A Large‐Bandgap Guest Material Enabling Improved Efficiency and Reduced Energy Loss for Ternary Polymer Solar Cells

Abstract

The rational design of guest photovoltaic materials (the third components) for enhancing the power conversion efficiency (PCE) of ternary polymer solar cells (PSCs) is a challenge. In this work, a large‐bandgap material ((5Z,5′Z)‐5,5′‐(((4,4,9,9‐tetrakis(4‐hexylphenyl)‐4,9‐dihydro‐s‐indaceno[1,2‐b:5,6‐b′]dithiophene‐2,7‐diyl)bis(2,5‐difluoro‐4,1‐phenylene))bis(methanylylidene))bis(3‐ethyl‐2‐thioxothiazolidin‐4‐one, IBR‐F) is designed, synthesized, and used as the guest material for ternary PSCs to improve the PCE and reduce the energy loss. IBR‐F possesses a larger energy bandgap of 2.04 eV and a deeper highest occupied molecular orbital (HOMO) level compared to PM6, as well as exhibiting good miscibility with PM6. Thus, the HOMO level is effectively downshifted when blending PM6 with IBR‐F, which is in favor of obtaining a higher open‐circuit voltage (Voc). Meanwhile, the incorporation of IBR‐F into the PM6:Y6 blend can maintain the well‐developed bulk‐heterojunction morphological properties of the host blend without extra thermal annealing and improve the charge dissociation and collection efficiencies.

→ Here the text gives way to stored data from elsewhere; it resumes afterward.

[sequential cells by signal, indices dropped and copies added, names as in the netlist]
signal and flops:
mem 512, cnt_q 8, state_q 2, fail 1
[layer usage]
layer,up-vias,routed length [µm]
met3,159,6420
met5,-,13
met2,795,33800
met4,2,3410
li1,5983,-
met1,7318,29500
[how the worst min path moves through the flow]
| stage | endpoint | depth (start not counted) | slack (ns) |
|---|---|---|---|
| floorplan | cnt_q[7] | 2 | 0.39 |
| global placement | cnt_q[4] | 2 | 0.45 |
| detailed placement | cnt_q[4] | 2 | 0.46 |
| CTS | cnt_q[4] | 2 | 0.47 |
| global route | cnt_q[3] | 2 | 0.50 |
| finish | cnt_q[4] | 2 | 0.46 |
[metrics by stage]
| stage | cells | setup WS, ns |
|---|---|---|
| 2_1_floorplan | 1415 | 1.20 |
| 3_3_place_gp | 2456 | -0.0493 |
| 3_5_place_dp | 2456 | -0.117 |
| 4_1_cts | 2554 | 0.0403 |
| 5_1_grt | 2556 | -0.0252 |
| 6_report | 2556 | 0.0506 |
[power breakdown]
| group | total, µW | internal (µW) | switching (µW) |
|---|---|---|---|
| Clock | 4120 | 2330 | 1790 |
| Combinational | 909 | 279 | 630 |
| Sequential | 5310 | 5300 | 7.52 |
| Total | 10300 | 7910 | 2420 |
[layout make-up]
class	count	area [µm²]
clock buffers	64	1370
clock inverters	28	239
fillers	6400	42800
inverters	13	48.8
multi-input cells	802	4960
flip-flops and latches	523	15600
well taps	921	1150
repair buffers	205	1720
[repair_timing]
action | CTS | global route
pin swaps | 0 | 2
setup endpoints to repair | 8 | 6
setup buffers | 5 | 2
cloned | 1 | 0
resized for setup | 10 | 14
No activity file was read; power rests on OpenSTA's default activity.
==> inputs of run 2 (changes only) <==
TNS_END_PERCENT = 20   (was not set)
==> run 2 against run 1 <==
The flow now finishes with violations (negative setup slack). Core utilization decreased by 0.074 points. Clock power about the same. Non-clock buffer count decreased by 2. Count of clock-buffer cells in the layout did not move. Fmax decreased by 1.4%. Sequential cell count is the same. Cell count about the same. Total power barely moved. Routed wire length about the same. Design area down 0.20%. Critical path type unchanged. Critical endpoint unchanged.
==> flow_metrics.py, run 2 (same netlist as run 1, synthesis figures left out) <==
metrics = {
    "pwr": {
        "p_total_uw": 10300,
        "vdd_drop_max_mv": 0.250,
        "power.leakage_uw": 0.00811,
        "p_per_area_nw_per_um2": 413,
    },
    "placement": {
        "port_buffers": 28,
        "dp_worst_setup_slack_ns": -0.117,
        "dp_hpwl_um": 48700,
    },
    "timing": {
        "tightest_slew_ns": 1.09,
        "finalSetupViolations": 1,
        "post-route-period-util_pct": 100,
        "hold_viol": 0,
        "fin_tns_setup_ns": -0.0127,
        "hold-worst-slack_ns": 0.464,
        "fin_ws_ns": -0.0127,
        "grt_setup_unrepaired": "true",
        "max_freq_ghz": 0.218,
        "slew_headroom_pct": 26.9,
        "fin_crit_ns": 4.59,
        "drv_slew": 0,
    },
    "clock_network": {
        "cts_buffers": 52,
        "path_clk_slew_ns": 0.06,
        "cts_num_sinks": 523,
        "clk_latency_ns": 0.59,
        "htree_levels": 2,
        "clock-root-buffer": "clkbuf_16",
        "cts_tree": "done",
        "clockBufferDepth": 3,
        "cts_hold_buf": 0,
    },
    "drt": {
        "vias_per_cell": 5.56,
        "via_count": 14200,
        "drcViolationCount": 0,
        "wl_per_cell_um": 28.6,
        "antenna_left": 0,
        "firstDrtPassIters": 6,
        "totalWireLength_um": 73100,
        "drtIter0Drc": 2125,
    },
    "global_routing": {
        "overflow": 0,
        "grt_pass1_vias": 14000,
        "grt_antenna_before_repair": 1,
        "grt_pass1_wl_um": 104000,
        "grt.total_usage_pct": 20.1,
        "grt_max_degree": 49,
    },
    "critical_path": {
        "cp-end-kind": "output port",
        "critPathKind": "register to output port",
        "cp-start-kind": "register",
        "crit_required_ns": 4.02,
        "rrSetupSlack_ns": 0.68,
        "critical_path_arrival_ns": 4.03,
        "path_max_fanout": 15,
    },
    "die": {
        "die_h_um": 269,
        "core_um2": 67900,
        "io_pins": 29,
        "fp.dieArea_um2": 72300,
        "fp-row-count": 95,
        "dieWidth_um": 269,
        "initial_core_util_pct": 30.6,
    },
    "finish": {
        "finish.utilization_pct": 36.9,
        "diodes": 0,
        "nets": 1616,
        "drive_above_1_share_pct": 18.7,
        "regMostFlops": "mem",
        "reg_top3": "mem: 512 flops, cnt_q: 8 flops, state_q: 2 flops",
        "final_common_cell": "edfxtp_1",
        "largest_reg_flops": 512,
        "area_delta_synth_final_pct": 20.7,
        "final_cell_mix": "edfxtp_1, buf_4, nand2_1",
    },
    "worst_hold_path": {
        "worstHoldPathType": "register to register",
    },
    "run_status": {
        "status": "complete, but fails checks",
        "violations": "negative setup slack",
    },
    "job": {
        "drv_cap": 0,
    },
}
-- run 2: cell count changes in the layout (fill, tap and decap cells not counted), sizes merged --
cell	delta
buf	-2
**config.mk**
```make
export PLATFORM = sky130hd
export DESIGN_NAME = frame_capture_writer
export DESIGN_NICKNAME = d
export VERILOG_FILES = /design/src/rtl/frame_capture_writer.sv
export SDC_FILE = /design/constraint.sdc
export NUM_CORES = 1
export LEC_CHECK = 0
export ABC_AREA = 1
export BUFFER_PORTS_ARGS = -buffer_cell sky130_fd_sc_hd__buf_4
export CORE_UTILIZATION = 42
export CTS_CLUSTER_SIZE = 40
export DETAILED_ROUTE_END_ITERATION = 8
export HOLD_SLACK_MARGIN = 0.08
export MAX_ROUTING_LAYER = met4
export PLACE_DENSITY = 0.58
export SYNTH_ARGS = -nofsm -noshare
export SYNTH_HDL_FRONTEND = slang
export SYNTH_SLANG_ARGS = --single-unit
```
**constraint.sdc**
```tcl
create_clock -name clk -period 9.4 [get_ports clk]
set_clock_uncertainty 0.1 [all_clocks]
set_input_delay 1.41 -clock clk [delete_from_list [all_inputs] [get_ports clk]]
set_output_delay 1.41 -clock clk [all_outputs]
set_load 0.02 [all_outputs]
```
**src/rtl/frame_capture_writer.sv**
```systemverilog
// rtl/frame_capture_writer.sv - camera RGB565 byte stream to luma words in frame memory
module frame_capture_writer #(
    parameter int WIDTH      = 320,
    parameter int HEIGHT     = 240,
    parameter int ADDR_W     = 17,
    parameter int FIFO_DEPTH = 4
) (
    input  logic              clk,
    input  logic              reset,
    input  logic              start,
    input  logic              cam_vsync,
    input  logic              cam_href,
    input  logic              cam_byte_valid,
    input  logic [7:0]        cam_data,
    output logic [ADDR_W-1:0] mem_address,
    output logic [3:0]        mem_byteenable,
    output logic              mem_chipselect,
    output logic              mem_write,
    output logic [31:0]       mem_writedata,
    output logic              mem_clken,
    input  logic              mem_waitrequest,
    output logic              busy,
    output logic              done,
    output logic              short_frame,
    output logic              overflow
);
    localparam int COL_W  = $clog2(WIDTH + 1);
    localparam int LINE_W = $clog2(HEIGHT + 1);
    localparam int PTR_W  = (FIFO_DEPTH > 1) ? $clog2(FIFO_DEPTH) : 1;
    localparam logic [COL_W-1:0]  WIDTH_C  = COL_W'(WIDTH);
    localparam logic [LINE_W-1:0] HEIGHT_C = LINE_W'(HEIGHT);
    localparam logic [LINE_W-1:0] LAST_C   = LINE_W'(HEIGHT - 1);
    localparam logic [PTR_W:0]    DEPTH_C  = (PTR_W + 1)'(FIFO_DEPTH);

    typedef enum logic [1:0] {S_IDLE, S_ARMED, S_CAPTURE, S_DRAIN} state_t;
    state_t state, state_nxt;

    logic              vsync_q, href_q, phase;
    logic [7:0]        first_byte;
    logic [COL_W-1:0]  col;
    logic [LINE_W-1:0] line;
    logic [ADDR_W-1:0] line_base;
    logic              s1_valid, s2_valid;
    logic [15:0]       s1_pixel;
    logic [ADDR_W-1:0] s1_addr, s2_addr;
    logic [7:0]        s2_luma, mem_luma;
    logic [ADDR_W-1:0] fifo_addr [FIFO_DEPTH];
    logic [7:0]        fifo_data [FIFO_DEPTH];
    logic [PTR_W-1:0]  wr_ptr, rd_ptr;
    logic [PTR_W:0]    count;

    logic vsync_fall, vsync_rise, href_rise, href_fall, phase_eff;
    logic pixel_form, line_adv, push_ok, pop;
    logic set_short, drain_done;
    logic [7:0]  r8, g8, b8;
    logic [15:0] luma_sum;

    assign vsync_fall = vsync_q & ~cam_vsync;
    assign vsync_rise = ~vsync_q & cam_vsync;
    assign href_rise  = ~href_q & cam_href;
    assign href_fall  = href_q & ~cam_href;
    assign phase_eff  = href_rise ? 1'b0 : phase;
    assign pixel_form = (state == S_CAPTURE) && cam_href && cam_byte_valid && phase_eff;
    assign line_adv   = (state == S_CAPTURE) && href_fall && (col != '0);
    assign push_ok    = s2_valid && (count != DEPTH_C);
    assign pop        = (count != '0) && (!mem_write || !mem_waitrequest);

    // Bit replication expands 5/6-bit channels to full 8-bit range.
    assign r8 = {s1_pixel[15:11], s1_pixel[15:13]};
    assign g8 = {s1_pixel[10:5],  s1_pixel[10:9]};
    assign b8 = {s1_pixel[4:0],   s1_pixel[4:2]};
    assign luma_sum = 16'd77 * {8'd0, r8} + 16'd150 * {8'd0, g8} + 16'd29 * {8'd0, b8};

    assign mem_byteenable = mem_write ? 4'hF : 4'h0;
    assign mem_chipselect = mem_write;
    assign mem_writedata  = {24'd0, mem_luma};

    always_comb begin
        state_nxt  = state;
        set_short  = 1'b0;
        drain_done = 1'b0;
        case (state)
            S_IDLE:    if (start) state_nxt = S_ARMED;
            S_ARMED:   if (vsync_fall) state_nxt = S_CAPTURE;
            S_CAPTURE: begin
                if (vsync_rise) begin
                    state_nxt = S_DRAIN;
                    set_short = (line < HEIGHT_C);
                end else if (line_adv && line == LAST_C) begin
                    state_nxt = S_DRAIN;
                end
            end
            S_DRAIN: begin
                if (count == '0 && !mem_write && !s1_valid && !s2_valid) begin
                    state_nxt  = S_IDLE;
                    drain_done = 1'b1;
                end
            end
            default: state_nxt = S_IDLE;
        endcase
    end

    always_ff @(posedge clk) begin
        if (reset) begin
            state       <= S_IDLE;
            busy        <= 1'b0;
            done        <= 1'b0;
            short_frame <= 1'b0;
            overflow    <= 1'b0;
            mem_clken   <= 1'b0;
        end else begin
            state     <= state_nxt;
            done      <= drain_done;
            mem_clken <= 1'b1;
            if (state == S_IDLE && start) begin
                busy        <= 1'b1;
                short_frame <= 1'b0;
                overflow    <= 1'b0;
            end else begin
                if (drain_done) busy <= 1'b0;
                if (set_short) short_frame <= 1'b1;
                if (s2_valid && count == DEPTH_C) overflow <= 1'b1;
            end
        end
    end

    // Capture datapath: byte pairing, position counters, two pipeline stages.
    always_ff @(posedge clk) begin
        if (reset) begin
            vsync_q <= 1'b0; href_q <= 1'b0; phase <= 1'b0; first_byte <= '0;
            col <= '0; line <= '0; line_base <= '0;
            s1_valid <= 1'b0; s1_pixel <= '0; s1_addr <= '0;
            s2_valid <= 1'b0; s2_luma <= '0; s2_addr <= '0;
        end else begin
            vsync_q <= cam_vsync;
            href_q  <= cam_href;
            if (cam_href && cam_byte_valid) begin
                phase <= ~phase_eff;
                if (!phase_eff) first_byte <= cam_data;
            end else if (href_rise) begin
                phase <= 1'b0;
            end
            if (state == S_ARMED && vsync_fall) begin
                col <= '0; line <= '0; line_base <= '0;
            end else if (pixel_form) begin
                if (col != WIDTH_C) col <= col + COL_W'(1);
            end else if (line_adv) begin
                line      <= line + LINE_W'(1);
                line_base <= line_base + ADDR_W'(WIDTH);
                col       <= '0;
            end
            s1_valid <= pixel_form && (col < WIDTH_C) && (line < HEIGHT_C);
            s1_pixel <= {first_byte, cam_data};
            s1_addr  <= line_base + ADDR_W'(col);
            s2_valid <= s1_valid;
            s2_luma  <= luma_sum[15:8];
            s2_addr  <= s1_addr;
        end
    end

    always_ff @(posedge clk) begin
        if (push_ok) begin
            fifo_addr[wr_ptr] <= s2_addr;
            fifo_data[wr_ptr] <= s2_luma;
        end
    end

    always_ff @(posedge clk) begin
        if (reset) begin
            wr_ptr <= '0; rd_ptr <= '0; count <= '0;
            mem_write <= 1'b0; mem_address <= '0; mem_luma <= '0;
        end else begin
            if (push_ok) wr_ptr <= wr_ptr + PTR_W'(1);
            if (pop)     rd_ptr <= rd_ptr + PTR_W'(1);
            case ({push_ok, pop})
                2'b10:   count <= count + (PTR_W + 1)'(1);
                2'b01:   count <= count - (PTR_W + 1)'(1);
                default: count <= count;
            endcase
            // Outputs only move when no write is outstanding or the current one completes.
            if (!mem_write || !mem_waitrequest) begin
                mem_write <= pop;
                if (pop) begin
                    mem_address <= fifo_addr[rd_ptr];
                    mem_luma    <= fifo_data[rd_ptr];
                end
            end
        end
    end
endmodule
```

As a result, the ternary PSC based on PM6:IBR‐F:Y6 (1:0.2:1.2 w/w) demonstrates a higher Voc of 0.887 V and a reduced energy loss of 0.55 eV compared to the binary device based on PM6:Y6 (1:1.2 w/w) with a Voc of 0.840 V and energy loss of 0.59 eV, delivering an improved PCE of 17.15%.